The C (subtropical) group

  a hot-summer b warm-summer c cool-summer d severe-winter
f humid Dfa (humid warm continental) Dfb (humid cool continental) Dfc (subarctic continental) Dfd
w dry-winter Dwa (warm continental monsoonal) Dwb (cool continental monsoonal) Dwc (subarctic continental monsoonal) Dwd
s dry-summer Dsa (warm continental Mediterranean) Dsb (cool continental Mediterranean) Dsc Dsd

The D (continental) group

The Dsd type is not even found based on the climate dataset we used.

There are a total of 30 climate types defined in the Köppen-Geiger system. It may seem fractionated. The rare types have no clear climatic distinctions and are often omitted in climate study. Often researchers only care about the five major types, indicating that the subcategories are not so solid. There’s also no natural way to distinguish the highland type - it’s often mixed with types like ET, Dwc, Dsb.
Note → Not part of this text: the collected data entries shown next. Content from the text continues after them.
===== src/rtl/sram_march_bist_ctrl.sv =====
// March C- BIST sequencer for a single-port SRAM BIST port.
// Issues one op per cycle and compares each read one cycle later, capturing the first miscompare.
module sram_march_bist_ctrl #(
  parameter int ADDR_WIDTH = 10,
  parameter int DATA_WIDTH = 16
) (
  input  logic                  CLK,
  input  logic                  RST,
  input  logic                  START,
  output logic                  BIST_EN,
  output logic                  BIST_MEN,
  output logic                  BIST_WEN,
  output logic                  BIST_REN,
  output logic [ADDR_WIDTH-1:0] BIST_ADDR,
  output logic [DATA_WIDTH-1:0] BIST_DIN,
  output logic [DATA_WIDTH-1:0] BIST_BM,
  input  logic [DATA_WIDTH-1:0] DOUT,
  output logic                  BUSY,
  output logic                  DONE,
  output logic                  FAIL,
  output logic [ADDR_WIDTH-1:0] FAIL_ADDR,
  output logic [2:0]            FAIL_ELEM,
  output logic [DATA_WIDTH-1:0] FAIL_DATA
);

  typedef enum logic [1:0] {
    S_IDLE,
    S_RUN,
    S_DRAIN,
    S_DONE
  } state_e;

  localparam logic [2:0]            LAST_ELEM = 3'd5;
  localparam logic [ADDR_WIDTH-1:0] ADDR_MAX  = '1;

  state_e                  state_q, state_d;
  logic [2:0]              elem_q, elem_d;
  logic [ADDR_WIDTH-1:0]   addr_q, addr_d;
  logic                    phase_q, phase_d;

  logic                    cmpValid_q, cmpValid_d;
  logic [DATA_WIDTH-1:0]   cmpExp_q, cmpExp_d;
  logic [ADDR_WIDTH-1:0]   cmpAddr_q, cmpAddr_d;
  logic [2:0]              cmpElem_q, cmpElem_d;

  logic                    fail_q, fail_d;
  logic [ADDR_WIDTH-1:0]   failAddr_q, failAddr_d;
  logic [2:0]              failElem_q, failElem_d;
  logic [DATA_WIDTH-1:0]   failData_q, failData_d;

  logic                    running;
  logic                    startAccept;
  logic                    elemUp;
  logic                    nextUp;
  logic                    isWrite;
  logic                    opLast;
  logic                    addrLast;
  logic [DATA_WIDTH-1:0]   readPat;
  logic [DATA_WIDTH-1:0]   writePat;

  // Element decode: E3/E4 walk downward, E0 is write-only, E5 read-only.
  always_comb begin
    running     = (state_q == S_RUN);
    startAccept = START && ((state_q == S_IDLE) || (state_q == S_DONE));
    elemUp      = !((elem_q == 3'd3) || (elem_q == 3'd4));
    nextUp      = !((elem_q == 3'd2) || (elem_q == 3'd3));
    isWrite     = (elem_q == 3'd0) || phase_q;
    opLast      = isWrite || (elem_q == LAST_ELEM);
    addrLast    = elemUp ? (addr_q == ADDR_MAX) : (addr_q == '0);
    readPat     = ((elem_q == 3'd2) || (elem_q == 3'd4)) ? '1 : '0;
    writePat    = ((elem_q == 3'd1) || (elem_q == 3'd3)) ? '1 : '0;
  end

  always_ff @(posedge CLK) begin
    if (RST) begin
      state_q <= S_IDLE;
      elem_q  <= '0;
      addr_q  <= '0;
      phase_q <= 1'b0;
    end else begin
      state_q <= state_d;
      elem_q  <= elem_d;
      addr_q  <= addr_d;
      phase_q <= phase_d;
    end
  end

  // The address only wraps when an element finishes; it reloads for the next element's direction.
  always_comb begin
    state_d = state_q;
    elem_d  = elem_q;
    addr_d  = addr_q;
    phase_d = phase_q;
    case (state_q)
      S_IDLE, S_DONE: begin
        if (START) begin
          state_d = S_RUN;
          elem_d  = '0;
          addr_d  = '0;
          phase_d = 1'b0;
        end
      end
      S_RUN: begin
        if (!opLast) begin
          phase_d = 1'b1;
        end else begin
          phase_d = 1'b0;
          if (!addrLast) begin
            addr_d = elemUp ? addr_q + 1'b1 : addr_q - 1'b1;
          end else if (elem_q == LAST_ELEM) begin
            state_d = S_DRAIN;
            addr_d  = '0;
          end else begin
            elem_d = elem_q + 3'd1;
            addr_d = nextUp ? '0 : ADDR_MAX;
          end
        end
      end
      S_DRAIN: state_d = S_DONE;
      default: state_d = S_IDLE;
    endcase
  end

  always_comb begin
    BIST_MEN  = 1'b0;
    BIST_WEN  = 1'b0;
    BIST_REN  = 1'b0;
    BIST_ADDR = '0;
    BIST_DIN  = '0;
    BIST_BM   = '0;
    if (running) begin
      BIST_MEN  = 1'b1;
      BIST_WEN  = isWrite;
      BIST_REN  = !isWrite;
      BIST_ADDR = addr_q;
      if (isWrite) begin
        BIST_DIN = writePat;
        BIST_BM  = '1;
      end
    end
    BIST_EN   = running || (state_q == S_DRAIN);
    BUSY      = running || (state_q == S_DRAIN);
    DONE      = (state_q == S_DONE);
    FAIL      = fail_q;
    FAIL_ADDR = failAddr_q;
    FAIL_ELEM = failElem_q;
    FAIL_DATA = failData_q;
  end

  // A read issued now is checked against DOUT at the end of the following cycle.
  always_comb begin
    cmpValid_d = running && !isWrite;
    cmpExp_d   = readPat;
    cmpAddr_d  = addr_q;
    cmpElem_d  = elem_q;
    fail_d     = fail_q;
    failAddr_d = failAddr_q;
    failElem_d = failElem_q;
    failData_d = failData_q;
    if (startAccept) begin
      fail_d     = 1'b0;
      failAddr_d = '0;
      failElem_d = '0;
      failData_d = '0;
    end else if (cmpValid_q && (DOUT != cmpExp_q) && !fail_q) begin
      fail_d     = 1'b1;
      failAddr_d = cmpAddr_q;
      failElem_d = cmpElem_q;
      failData_d = DOUT ^ cmpExp_q;
    end
  end

  always_ff @(posedge CLK) begin
    if (RST) begin
      cmpValid_q <= 1'b0;
      cmpExp_q   <= '0;
      cmpAddr_q  <= '0;
      cmpElem_q  <= '0;
      fail_q     <= 1'b0;
      failAddr_q <= '0;
      failElem_q <= '0;
      failData_q <= '0;
    end else begin
      cmpValid_q <= cmpValid_d;
      cmpExp_q   <= cmpExp_d;
      cmpAddr_q  <= cmpAddr_d;
      cmpElem_q  <= cmpElem_d;
      fail_q     <= fail_d;
      failAddr_q <= failAddr_d;
      failElem_q <= failElem_d;
      failData_q <= failData_d;
    end
  end

endmodule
The B (arid) group may seem strange here because it’s not a representative of temperature level as other major groups do. Here are some other criticisms. We hope our method addresses them in a systematic fashion.

The data science perspective

The rules, empirically crafted by climatologists several decades ago, may not have a sound statistical basis on climate and vegetation data. Today, thanks to the advanced tools of data science and machine learning, the problem can be addressed in a more quantitative, intelligent and accurate fashion.

First, this is fundamentally an unsupervised clustering problem in the sense of machine learning, not a supervised classification problem because there are no true labels. Vegetation is not the true label because climate types are to be constructed, not given. We are actually seeking to cluster on something that bridges climate and vegetation up - so-called physiologically relevant climate variables by Alexandra S. Gardner et al. (2020). Summer/winter/annual mean temperature, driest month precipitation, etc. are all climate variables empirically constructed from the original climate normal data - monthly mean temperature and precipitation for each month. They can be obtained by max/avg pooling of the original data, which gives rise to the idea of using a neural network to accomplish this task - deep learning automates feature engineering.

Basically the method is a faithful translation of Köppen’s into deep learning. A neural network is designed to learn the mapping from climate data to vegetation distribution, and the intermediate layers contain the physiologically relevant climate variables (we will call them climate features afterwards) for clustering. Köppen studied the mapping with his knowledge and experience as a botanist, while we take advantage of the power of neural network. We use more natural clustering methods such as self-organizing maps and the crystal clustering I proposed as opposed to Köppen’s tree-like partitioning. Apart from temperature and precipitation, we will use another important climate variable in our method - the potential evapotranspiration (PET). This variable not only quantifies aridity by comparison with precipitation, but also takes into consideration many other important factors that affect plant growth, e.g. air humidity, wind speed, diurnal temperature range, solar radiation. Future projections (Young Hoon Song et al. (2023)) can be made under different social conditions (Shared Socioeconomic Pathways, SSPs).

Wikipedia points out that a common shortcoming of climate classification schemes is that they produce distinct boundaries between the zones they define, rather than the gradual transition of climate properties more common in nature. Our method provides the continuously scaled climate features along with the intuitive and easy-to-understand climate types. Although neural networks are often accused of being black boxes, prominent climate features are interpreted with human knowledge in our method.